Putting Down Roots

“You have to put down roots.”

The only thing more troubling that she could have said came next:

“And if you are going to put down roots somewhere, that means you cannot hold on to roots elsewhere.”

Like an arrow aimed straight at my heart, Michal Ruth’s words cut through my ribs to the tender places in my chest. I sat in my chair in Indianapolis, realizing that this was a clear articulation of something I had been hearing in my prayer times.

There are changes happening in my life. That is easy to see. There is going to be a move that takes me 7,000 miles from my home. There is going to be language and culture differences. There are going to be changes in everything from community to recreation to food to time schedules. And yet, over the last weeks, I have started to sense another change that has already begun inside me.

Something is happening to my identity.

We could go into a long philosophical/theological diatribe about the way that our communities and contexts impact the collection of experiences that we call a “self,” but I’ll just refer you to my friend Jeremy Smith for that one. For now, I’ll just affirm that there is something significant about our context that informs our identity.

But what happens when you don’t have a context? And what happens when you change your context dramatically?

What happens when you make the choice to put yourself into a context that will always view you as a foreigner?

I have already written about my adventures in homelessness. It’s been 3 months and I’m still wandering. Don’t get me wrong, I have had some beautiful experiences of hospitality and community along the way.
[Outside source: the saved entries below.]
File: ./design.v
module clock_divider
  #(parameter WIDTH = 8)
(
  input clk_in, nrst,
  input [WIDTH-1:0] scale,
  output clk_out 
);
  integer count;  
  integer CONST = 258830;  
  reg [31:0] true_scale;  
  reg signal_clk_out;  
  initial begin
      signal_clk_out = 0;
      count = 0;
      signal_clk_out = 0;
  end
  always @(posedge clk_in) begin 
    if (!nrst) begin
      signal_clk_out <= 0;
      count <= 0;
      true_scale <= scale * CONST;  
    end
    else begin
        if (count == (true_scale / 2 - 1)) begin
          signal_clk_out <= ~signal_clk_out;  
          count <= 0;
        end else begin 
          count <= count + 1;
        end
    end 
  end
  assign clk_out = (true_scale == 0) ? clk_in : signal_clk_out;  
endmodule
File: ./config.mk
export PLATFORM = sky130hd
export DESIGN_NAME = clock_divider
export DESIGN_NICKNAME = clock_divider
export VERILOG_FILES = /design/flow/design.v
export SDC_FILE = /design/flow/constraint.sdc
export NUM_CORES = 4
export LEC_CHECK = 1
export CORE_UTILIZATION = 50
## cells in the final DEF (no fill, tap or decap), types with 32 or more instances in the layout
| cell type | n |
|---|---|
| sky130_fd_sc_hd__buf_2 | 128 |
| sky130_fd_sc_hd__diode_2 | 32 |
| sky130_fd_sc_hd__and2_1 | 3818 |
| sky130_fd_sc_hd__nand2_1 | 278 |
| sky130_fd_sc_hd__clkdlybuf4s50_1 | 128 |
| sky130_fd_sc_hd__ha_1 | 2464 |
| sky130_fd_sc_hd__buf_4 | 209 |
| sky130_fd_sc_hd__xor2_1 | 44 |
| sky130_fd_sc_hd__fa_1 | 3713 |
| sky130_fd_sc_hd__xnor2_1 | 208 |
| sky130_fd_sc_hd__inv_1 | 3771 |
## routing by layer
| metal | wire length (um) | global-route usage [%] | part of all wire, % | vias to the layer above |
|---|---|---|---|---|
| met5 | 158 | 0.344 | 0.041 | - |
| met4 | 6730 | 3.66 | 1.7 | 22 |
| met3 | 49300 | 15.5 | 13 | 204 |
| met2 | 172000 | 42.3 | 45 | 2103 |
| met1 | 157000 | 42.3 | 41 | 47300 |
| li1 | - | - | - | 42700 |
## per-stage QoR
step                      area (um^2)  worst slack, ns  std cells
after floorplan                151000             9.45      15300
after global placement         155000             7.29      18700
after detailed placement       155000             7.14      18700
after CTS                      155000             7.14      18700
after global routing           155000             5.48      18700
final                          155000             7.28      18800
[constraint.sdc]
current_design mux_32X1_32bit

set clk_period 9.8
set clk_io_pct 0.2

create_clock -name clk0 -period $clk_period

set non_clock_inputs [all_inputs -no_clocks]
set_input_delay [expr $clk_period * $clk_io_pct] -clock clk0 $non_clock_inputs
set_output_delay [expr $clk_period * $clk_io_pct] -clock clk0 [all_outputs]
[design.v]
package riscv_pkg;
endpackage : riscv_pkg
module mux_16X1(
		input  logic [3:0] sel,
		input  logic [15:0] D,
		output logic Y
);
wire logic Top, Bottom;
mux_8X1		Layer1_1 (.sel(sel[2:0]), .D(D[7:0]),  .Y(Bottom));
mux_8X1		Layer1_2 (.sel(sel[2:0]), .D(D[15:8]), .Y(Top));
mux_2X1		Layer2   (.sel(sel[3]), .A(Bottom), .B(Top), .Y(Y));								
endmodule 
module mux_2X1(
	 input  logic A, B,
	 input  logic sel,
	 output logic Y
);
assign Y = (A & ~sel) | (B & sel);
endmodule
module mux_32X1(
		input  logic [4:0] sel,
		input  logic [31:0] D,
		output logic Y
);
wire logic Top, Bottom;
mux_16X1	 Layer1_1 (.sel(sel[3:0]), .D(D[15:0]),  .Y(Bottom));
mux_16X1	 Layer1_2 (.sel(sel[3:0]), .D(D[31:16]), .Y(Top));
mux_2X1		 Layer2   (.sel(sel[4]), .A(Bottom), .B(Top), .Y(Y));											
endmodule 
module mux_32X1_32bit(
		input  logic [31:0] D0, D1, D2, D3, D4, D5, D6, D7, D8, D9, D10, D11, D12, D13, D14, D15, D16,
		input  logic [31:0] D17, D18, D19, D20, D21, D22, D23, D24, D25, D26, D27, D28, D29, D30, D31,
		input  logic [4:0] sel,
		output logic [31:0] Y
);
mux_32X1   bit0(.sel(sel), .Y(Y[0]), .D({ D31[0], D30[0],  D29[0], D28[0], D27[0], D26[0], D25[0], D24[0],
                                          D23[0], D22[0],  D21[0], D20[0], D19[0], D18[0], D17[0], D16[0],
                                          D15[0], D14[0],  D13[0], D12[0], D11[0], D10[0], D9[0],  D8[0],
                                          D7[0],  D6[0],   D5[0],  D4[0],  D3[0],  D2[0],  D1[0],  D0[0]}));
mux_32X1   bit1(.sel(sel), .Y(Y[1]), .D({ D31[1], D30[1],  D29[1], D28[1], D27[1], D26[1], D25[1], D24[1],
                                          D23[1], D22[1],  D21[1], D20[1], D19[1], D18[1], D17[1], D16[1],
                                          D15[1], D14[1],  D13[1], D12[1], D11[1], D10[1], D9[1],  D8[1],
                                          D7[1],  D6[1],   D5[1],  D4[1],  D3[1],  D2[1],  D1[1],  D0[1]}));
mux_32X1   bit2(.sel(sel), .Y(Y[2]), .D({ D31[2], D30[2],  D29[2], D28[2], D27[2], D26[2], D25[2], D24[2],
                                          D23[2], D22[2],  D21[2], D20[2], D19[2], D18[2], D17[2], D16[2],
                                          D15[2], D14[2],  D13[2], D12[2], D11[2], D10[2], D9[2],  D8[2],
                                          D7[2],  D6[2],   D5[2],  D4[2],  D3[2],  D2[2],  D1[2],  D0[2]}));
mux_32X1   bit3(.sel(sel), .Y(Y[3]), .D({ D31[3], D30[3],  D29[3], D28[3], D27[3], D26[3], D25[3], D24[3],
                                          D23[3], D22[3],  D21[3], D20[3], D19[3], D18[3], D17[3], D16[3],
                                          D15[3], D14[3],  D13[3], D12[3], D11[3], D10[3], D9[3],  D8[3],
                                          D7[3],  D6[3],   D5[3],  D4[3],  D3[3],  D2[3],  D1[3],  D0[3]}));
mux_32X1   bit4(.sel(sel), .Y(Y[4]), .D({ D31[4], D30[4],  D29[4], D28[4], D27[4], D26[4], D25[4], D24[4],
                                          D23[4], D22[4],  D21[4], D20[4], D19[4], D18[4], D17[4], D16[4],
                                          D15[4], D14[4],  D13[4], D12[4], D11[4], D10[4], D9[4],  D8[4],
                                          D7[4],  D6[4],   D5[4],  D4[4],  D3[4],  D2[4],  D1[4],  D0[4]}));
mux_32X1   bit5(.sel(sel), .Y(Y[5]), .D({ D31[5], D30[5],  D29[5], D28[5], D27[5], D26[5], D25[5], D24[5],
                                          D23[5], D22[5],  D21[5], D20[5], D19[5], D18[5], D17[5], D16[5],
                                          D15[5], D14[5],  D13[5], D12[5], D11[5], D10[5], D9[5],  D8[5],
                                          D7[5],  D6[5],   D5[5],  D4[5],  D3[5],  D2[5],  D1[5],  D0[5]}));
mux_32X1   bit6(.sel(sel), .Y(Y[6]), .D({ D31[6], D30[6],  D29[6], D28[6], D27[6], D26[6], D25[6], D24[6],
                                          D23[6], D22[6],  D21[6], D20[6], D19[6], D18[6], D17[6], D16[6],
                                          D15[6], D14[6],  D13[6], D12[6], D11[6], D10[6], D9[6],  D8[6],
                                          D7[6],  D6[6],   D5[6],  D4[6],  D3[6],  D2[6],  D1[6],  D0[6]}));
mux_32X1   bit7(.sel(sel), .Y(Y[7]), .D({ D31[7], D30[7],  D29[7], D28[7], D27[7], D26[7], D25[7], D24[7],
                                          D23[7], D22[7],  D21[7], D20[7], D19[7], D18[7], D17[7], D16[7],
                                          D15[7], D14[7],  D13[7], D12[7], D11[7], D10[7], D9[7],  D8[7],
                                          D7[7],  D6[7],   D5[7],  D4[7],  D3[7],  D2[7],  D1[7],  D0[7]}));
mux_32X1   bit8(.sel(sel), .Y(Y[8]), .D({ D31[8], D30[8],  D29[8], D28[8], D27[8], D26[8], D25[8], D24[8],
                                          D23[8], D22[8],  D21[8], D20[8], D19[8], D18[8], D17[8], D16[8],
                                          D15[8], D14[8],  D13[8], D12[8], D11[8], D10[8], D9[8],  D8[8],
                                          D7[8],  D6[8],   D5[8],  D4[8],  D3[8],  D2[8],  D1[8],  D0[8]}));
mux_32X1   bit9(.sel(sel), .Y(Y[9]), .D({ D31[9], D30[9],  D29[9], D28[9], D27[9], D26[9], D25[9], D24[9],
                                          D23[9], D22[9],  D21[9], D20[9], D19[9], D18[9], D17[9], D16[9],
                                          D15[9], D14[9],  D13[9], D12[9], D11[9], D10[9], D9[9],  D8[9],
                                          D7[9],  D6[9],   D5[9],  D4[9],  D3[9],  D2[9],  D1[9],  D0[9]}));
mux_32X1   bit10(.sel(sel), .Y(Y[10]), .D({ D31[10], D30[10],  D29[10], D28[10], D27[10], D26[10], D25[10], D24[10],
                                            D23[10], D22[10],  D21[10], D20[10], D19[10], D18[10], D17[10], D16[10],
                                            D15[10], D14[10],  D13[10], D12[10], D11[10], D10[10], D9[10],  D8[10],
                                            D7[10],  D6[10],   D5[10],  D4[10],  D3[10],  D2[10],  D1[10],  D0[10]}));
mux_32X1   bit11(.sel(sel), .Y(Y[11]), .D({ D31[11], D30[11],  D29[11], D28[11], D27[11], D26[11], D25[11], D24[11],
                                            D23[11], D22[11],  D21[11], D20[11], D19[11], D18[11], D17[11], D16[11],
                                            D15[11], D14[11],  D13[11], D12[11], D11[11], D10[11], D9[11],  D8[11],
                                            D7[11],  D6[11],   D5[11],  D4[11],  D3[11],  D2[11],  D1[11],  D0[11]}));
mux_32X1   bit12(.sel(sel), .Y(Y[12]), .D({ D31[12], D30[12],  D29[12], D28[12], D27[12], D26[12], D25[12], D24[12],
                                            D23[12], D22[12],  D21[12], D20[12], D19[12], D18[12], D17[12], D16[12],
                                            D15[12], D14[12],  D13[12], D12[12], D11[12], D10[12], D9[12],  D8[12],
                                            D7[12],  D6[12],   D5[12],  D4[12],  D3[12],  D2[12],  D1[12],  D0[12]}));
mux_32X1   bit13(.sel(sel), .Y(Y[13]), .D({ D31[13], D30[13], D29[13],  D28[13], D27[13], D26[13], D25[13], D24[13],
                                            D23[13], D22[13],   D21[13], D20[13], D19[13], D18[13], D17[13], D16[13],
                                            D15[13], D14[13],  D13[13], D12[13], D11[13], D10[13], D9[13],  D8[13],
                                            D7[13],  D6[13],   D5[13],  D4[13],  D3[13],  D2[13],  D1[13],  D0[13]}));
mux_32X1   bit14(.sel(sel), .Y(Y[14]), .D({ D31[14], D30[14],  D29[14], D28[14], D27[14], D26[14], D25[14], D24[14],
                                            D23[14], D22[14],  D21[14], D20[14], D19[14], D18[14], D17[14], D16[14],
                                            D15[14], D14[14],  D13[14], D12[14], D11[14], D10[14], D9[14],  D8[14],
                                            D7[14],  D6[14],   D5[14],  D4[14],  D3[14],  D2[14],  D1[14],  D0[14]}));
mux_32X1   bit15(.sel(sel), .Y(Y[15]), .D({ D31[15], D30[15],  D29[15], D28[15], D27[15], D26[15], D25[15], D24[15],
                                            D23[15], D22[15],  D21[15], D20[15], D19[15], D18[15], D17[15], D16[15],
                                            D15[15], D14[15],  D13[15], D12[15], D11[15], D10[15], D9[15],  D8[15],
                                            D7[15],  D6[15],   D5[15],  D4[15],  D3[15],  D2[15],  D1[15],  D0[15]}));
mux_32X1   bit16(.sel(sel), .Y(Y[16]), .D({ D31[16], D30[16],  D29[16], D28[16], D27[16], D26[16], D25[16], D24[16],
                                            D23[16], D22[16],  D21[16], D20[16], D19[16], D18[16], D17[16], D16[16],
                                            D15[16], D14[16],  D13[16], D12[16], D11[16], D10[16], D9[16],  D8[16],
                                            D7[16],  D6[16],   D5[16],  D4[16],  D3[16],  D2[16],  D1[16],  D0[16]}));
mux_32X1   bit17(.sel(sel), .Y(Y[17]), .D({ D31[17], D30[17],  D29[17], D28[17], D27[17], D26[17], D25[17], D24[17],
                                            D23[17], D22[17],  D21[17], D20[17], D19[17], D18[17], D17[17], D16[17],
                                            D15[17], D14[17],  D13[17], D12[17], D11[17], D10[17], D9[17],  D8[17],
                                            D7[17],  D6[17],   D5[17],  D4[17],  D3[17],  D2[17],  D1[17],  D0[17]}));
mux_32X1   bit18(.sel(sel), .Y(Y[18]), .D({ D31[18], D30[18],  D29[18], D28[18], D27[18], D26[18], D25[18], D24[18],
                                            D23[18], D22[18],  D21[18], D20[18], D19[18], D18[18], D17[18], D16[18],
                                            D15[18], D14[18],  D13[18], D12[18], D11[18], D10[18], D9[18],  D8[18],
                                            D7[18],  D6[18],   D5[18],  D4[18],  D3[18],  D2[18],  D1[18],  D0[18]}));
mux_32X1   bit19(.sel(sel), .Y(Y[19]), .D({ D31[19], D30[19],  D29[19], D28[19], D27[19], D26[19], D25[19], D24[19],
                                            D23[19], D22[19],  D21[19], D20[19], D19[19], D18[19], D17[19], D16[19],
                                            D15[19], D14[19],  D13[19], D12[19], D11[19], D10[19], D9[19],  D8[19],
                                            D7[19],  D6[19],   D5[19],  D4[19],  D3[19],  D2[19],  D1[19],  D0[19]}));
mux_32X1   bit20(.sel(sel), .Y(Y[20]), .D({ D31[20], D30[20],  D29[20], D28[20], D27[20], D26[20], D25[20], D24[20],
                                            D23[20], D22[20],  D21[20], D20[20], D19[20], D18[20], D17[20], D16[20],
                                            D15[20], D14[20],  D13[20], D12[20], D11[20], D10[20], D9[20],  D8[20],
                                            D7[20],  D6[20],   D5[20],  D4[20],  D3[20],  D2[20],  D1[20],  D0[20]}));
mux_32X1   bit21(.sel(sel), .Y(Y[21]), .D({ D31[21], D30[21],  D29[21], D28[21], D27[21], D26[21], D25[21], D24[21],
                                            D23[21], D22[21],  D21[21], D20[21], D19[21], D18[21], D17[21], D16[21],
                                            D15[21], D14[21],  D13[21], D12[21], D11[21], D10[21], D9[21],  D8[21],
                                            D7[21],  D6[21],   D5[21],  D4[21],  D3[21],  D2[21],  D1[21],  D0[21]}));
mux_32X1   bit22(.sel(sel), .Y(Y[22]), .D({ D31[22], D30[22],  D29[22], D28[22], D27[22], D26[22], D25[22], D24[22],
                                            D23[22], D22[22],  D21[22], D20[22], D19[22], D18[22], D17[22], D16[22],
                                            D15[22], D14[22],  D13[22], D12[22], D11[22], D10[22], D9[22],  D8[22],
                                            D7[22],  D6[22],   D5[22],  D4[22],  D3[22],  D2[22],  D1[22],  D0[22]}));
mux_32X1   bit23(.sel(sel), .Y(Y[23]), .D({ D31[23], D30[23],  D29[23], D28[23], D27[23], D26[23], D25[23], D24[23],
                                            D23[23], D22[23],  D21[23], D20[23], D19[23], D18[23], D17[23], D16[23],
                                            D15[23], D14[23],  D13[23], D12[23], D11[23], D10[23], D9[23],  D8[23],
                                            D7[23],  D6[23],   D5[23],  D4[23],  D3[23],  D2[23],  D1[23],  D0[23]}));
mux_32X1   bit24(.sel(sel), .Y(Y[24]), .D({ D31[24], D30[24],  D29[24], D28[24], D27[24], D26[24], D25[24], D24[24],
                                            D23[24], D22[24],  D21[24], D20[24], D19[24], D18[24], D17[24], D16[24],
                                            D15[24], D14[24],  D13[24], D12[24], D11[24], D10[24], D9[24],  D8[24],
                                            D7[24],  D6[24],   D5[24],  D4[24],  D3[24],  D2[24],  D1[24],  D0[24]}));
mux_32X1   bit25(.sel(sel), .Y(Y[25]), .D({ D31[25], D30[25],  D29[25], D28[25], D27[25], D26[25], D25[25], D24[25],
                                            D23[25], D22[25],  D21[25], D20[25], D19[25], D18[25], D17[25], D16[25],
                                            D15[25], D14[25],  D13[25], D12[25], D11[25], D10[25], D9[25],  D8[25],
                                            D7[25],  D6[25],   D5[25],  D4[25],  D3[25],  D2[25],  D1[25],  D0[25]}));
mux_32X1   bit26(.sel(sel), .Y(Y[26]), .D({ D31[26], D30[26],  D29[26], D28[26], D27[26], D26[26], D25[26], D24[26],
                                            D23[26], D22[26],  D21[26], D20[26], D19[26], D18[26], D17[26], D16[26],
                                            D15[26], D14[26],  D13[26], D12[26], D11[26], D10[26], D9[26],  D8[26],
                                            D7[26],  D6[26],   D5[26],  D4[26],  D3[26],  D2[26],  D1[26],  D0[26]}));
mux_32X1   bit27(.sel(sel), .Y(Y[27]), .D({ D31[27], D30[27],  D29[27], D28[27], D27[27], D26[27], D25[27], D24[27],
                                            D23[27], D22[27],  D21[27], D20[27], D19[27], D18[27], D17[27], D16[27],
                                            D15[27], D14[27],  D13[27], D12[27], D11[27], D10[27], D9[27],  D8[27],
                                            D7[27],  D6[27],   D5[27],  D4[27],  D3[27],  D2[27],  D1[27],  D0[27]}));
mux_32X1   bit28(.sel(sel), .Y(Y[28]), .D({ D31[28], D30[28],  D29[28], D28[28], D27[28], D26[28], D25[28], D24[28],
                                            D23[28], D22[28],  D21[28], D20[28], D19[28], D18[28], D17[28], D16[28],
                                            D15[28], D14[28],  D13[28], D12[28], D11[28], D10[28], D9[28],  D8[28],
                                            D7[28],  D6[28],   D5[28],  D4[28],  D3[28],  D2[28],  D1[28],  D0[28]}));
mux_32X1   bit29(.sel(sel), .Y(Y[29]), .D({ D31[29], D30[29],  D29[29], D28[29], D27[29], D26[29], D25[29], D24[29],
                                            D23[29], D22[29],  D21[29], D20[29], D19[29], D18[29], D17[29], D16[29],
                                            D15[29], D14[29],  D13[29], D12[29], D11[29], D10[29], D9[29],  D8[29],
                                            D7[29],  D6[29],   D5[29],  D4[29],  D3[29],  D2[29],  D1[29],  D0[29]}));
mux_32X1   bit30(.sel(sel), .Y(Y[30]), .D({ D31[30], D30[30],  D29[30], D28[30], D27[30], D26[30], D25[30], D24[30],
                                            D23[30], D22[30],  D21[30], D20[30], D19[30], D18[30], D17[30], D16[30],
                                            D15[30], D14[30],  D13[30], D12[30], D11[30], D10[30], D9[30],  D8[30],
                                            D7[30],  D6[30],   D5[30],  D4[30],  D3[30],  D2[30],  D1[30],  D0[30]}));
mux_32X1   bit31(.sel(sel), .Y(Y[31]), .D({ D31[31], D30[31],  D29[31], D28[31], D27[31], D26[31], D25[31], D24[31],
                                            D23[31], D22[31],  D21[31], D20[31], D19[31], D18[31], D17[31], D16[31],
                                            D15[31], D14[31],  D13[31], D12[31], D11[31], D10[31], D9[31],  D8[31],
                                            D7[31],  D6[31],   D5[31],  D4[31],  D3[31],  D2[31],  D1[31],  D0[31]}));
endmodule
module mux_4X1(
	 input  logic [1:0] sel,
	 input  logic [3:0] D,
	 output logic Y
);
wire logic Top, Bottom;
mux_2X1      Layer1_1 (.sel(sel[0]), .A(D[0]),   .B(D[1]), .Y(Bottom));
mux_2X1      Layer1_2 (.sel(sel[0]), .A(D[2]),   .B(D[3]), .Y(Top));
mux_2X1      Layer2   (.sel(sel[1]), .A(Bottom), .B(Top),  .Y(Y));
endmodule
module mux_8X1(
	 input  logic [2:0] sel,
	 input  logic [7:0] D,
	 output logic Y
);
 logic Bottom, Top;
 mux_4X1	Layer1_1 (.sel(sel[1:0]), .D(D[3:0]), .Y(Bottom));
 mux_4X1 	Layer1_2 (.sel(sel[1:0]), .D(D[7:4]), .Y(Top));
 mux_2X1	Layer2   (.sel(sel[2]), .A(Bottom), .B(Top), .Y(Y));
endmodule
[config.mk]
export PLATFORM = sky130hd
export DESIGN_NAME = mux_32X1_32bit
export DESIGN_NICKNAME = mux_32X1_32bit
export VERILOG_FILES = /design/flow/design.v
export SDC_FILE = /design/flow/constraint.sdc
export NUM_CORES = 4
export LEC_CHECK = 1
export CORE_AREA = 10 10 408 408
export DIE_AREA = 0 0 418 418
[run.sh]
#!/bin/bash
# OpenROAD 26Q1-2900-gdf79404cd8, Yosys 0.63+post, stock flow scripts
make -C /OpenROAD-flow-scripts/flow DESIGN_CONFIG=/design/flow/config.mk WORK_HOME=/design/flow/orfs finish
==> impl_metrics.toml <==
# yosys + openroad results
[clocking]
cts_resized = 0
cts_setup_buffers = 0
hold_buffers = 0

[placed_design]
dp_hpwl_mm = 105
place_congestion = 0.994
pre_cts_slack_ns = 1.76
port-buffer-count = 1061

[global_routing]
grt_pass1_wl_mm = 146
grt_max_degree = 94
grt.overflow.total = 0
grt_pass1_vias = 14400
track_usage_pct = 12.7
antenna_found_initial = 48

[route]
wl_mm = 117
ant_nets = 0
dr.first_iter.drc_count = 1109
drc_errors = 0
dr.pass1.iters = 5
wl_per_cell_um = 27.8
routed-via-count = 13900
avgViaCountPerCell = 3.30

[layout]
flops = 0
regArea_um2 = 0
nClkBuffers = 0
syn_to_final_growth_pct = 139
drive_above_1_share_pct = 2.62
fin_util_pct = 13.9
fillers = 18000

[yosys]
ys_top_cells_by_count = "mux2i_1, nand2_1, a21oi_1, a22oi_1, nand3_1"
ys_area_mm2 = 0.00916
yosysSeqAreaShare_pct = 0
netlist_instances = 1190
largest_area_cell = "mux2i_1"
ys_types = 19
topCellsByArea = "mux2i_1, a22oi_1, a22o_1, a21oi_1, nand3_1"
syn_area_per_cell_um2 = 7.70
yosys_cells = 1190
yosysWarningCount = 0
netlist.area_leader.share_pct = 56.0
yosysMostFrequentCell = "mux2i_1"
synthesis.area_mm2 = 0.00916

[floorplanning]
core_region_area_mm2 = 0.158
num_rows = 146
die_w_um = 418
io_pins = 1061
die_h_um = 418
chip_area_mm2 = 0.175
initial_core_util_pct = 5.80

[sta]
fmax_mhz = 131
tightest_slew_ns = 1.06
slew_viol_final = 0
relSlewSlack_pct = 27.5
fin_crit_sh_pct = 78.0
fin_crit_ns = 7.64
tns_ns = 0
rsz0062_at_grt = "false"
setup_viol = 0
final-hold-violation-count = 0
layout_setup_ws_ns = 2.16

[status]
run_status = "finished, final reports clean"

[pwr]
netSwitchingPower_uw = 442
internal_power_uw = 562
swShare_pct = 44.0
p_leak_uw = 0.00844
ir_worst_vdd_mv = 0.0377
power.density_mw_per_mm2 = 45.9

[hold_path]
min_from = "D24[10]"
whs_endpoint = "Y[10]"
hold_depth = 6
hold_class = "primary input to output port"

[setup_path]
worstPathRequired_ns = 7.84
critical_path.max_fanout = 93
crit_path_end_kind = "output port"
startpoint_type = "primary input"
crit_type = "primary input to output port"
crit_arrival_ns = 5.68

[job]
openroad.warnings = 32
cap_violations = 0
-- layout by cell type, fill, tap and decap left out, drive strengths merged --
cell,instances
or2,1
nor3,32
nand2b,2
a22oi,96
nand3,96
mux2i,512
buf,45
nor2b,2
clkdlybuf4s50,1060
nand2,97
nor2,1
a22o,64
diode,17
a21oi,96
and2,1
a31oi,32
-- cell type report --
type / count / area, um2 / share of cell area, %
well taps: 2072 / 2590 / 11.9
multi-input cells: 1032 / 8180 / 37.4
repair buffers: 1105 / 11000 / 50.5
diodes: 17 / 42.5 / 0.195
-- logic make-up (layout without fill, tap and decap cells) --
family	count (synthesis)	in the layout	synth area share [%]
AND/OR/NAND/NOR	232	232	11.4
multiplexers	512	512	56.0
AND-OR/OR-AND	288	288	21.4
other	0	17	0
buffers and inverters	158	1105	11.2
-- how the worst max path moves through the flow --
stage	startpoint	end	slack, ns	cells past startpoint
CTS	sel[0]	Y[4]	1.74	10
finish	sel[0]	Y[27]	2.16	8
global route	sel[0]	Y[4]	1.79	10
-- routing by layer --
metal	GRT usage, %	vias to the layer above	share of wire [%]
met4	2.03	18	1.6
met2	21.2	838	49
met3	4.27	82	9.7
li1	-	6484	-
met1	15.9	6510	40
met5	0	-	0.11
-- critical path, stage by stage --
cell and delay, ns:
buf_8 0.46, buf_12 0.53, buf_4 0.54, mux2i_1 0.14
a22oi_1 0.54, nand3_1 0.39, nand3_1 0.29, clkdlybuf4s50_1 0.57
-- power by group through the flow --
| stage | clock network, uW | logic (uW) | registers, uW |
|---|---|---|---|
| CTS | 0 | 1020 | 0 |
| global route | 0.000124 | 1070 | 0 |
-- metrics by stage --
stage | power, uW | cell area, um2 | instances | hold WS [ns]
after floorplan | 335 | 9160 | 1190 | 4.22
after global placement | 1020 | 21800 | 4209 | 5.09
after detailed placement | 1020 | 21800 | 4209 | 5.09
after CTS | 1020 | 21800 | 4209 | 5.09
after global routing | 1070 | 21800 | 4218 | 5.13
final | 1000 | 21900 | 4226 | 5.06
Power and IR drop assume default switching activity.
However, there is something different about belonging as a guest and belonging as a member of a community. There is something profound that happens with commitment in relationships. There is something significant about having roots.

If I’m honest, I’ve been jealously longing for rootedness lately. I have been looking around and wishing I had some of the stability that comes with commitment to a location. But I had to give that up when I made the decision to follow this call to Germany. And if I’m honest, I’m still a bit afraid of what it means to put down roots in Germany. Because I will always be American, and yet for a time I need to give up my ability to belong to America. And I will never be German, but part of the task before me involves carving out an identity that is rooted in Germany.

Belonging to both. Belonging to neither. And yet, choosing to make a home in the one. Now this is going to be tricky to navigate.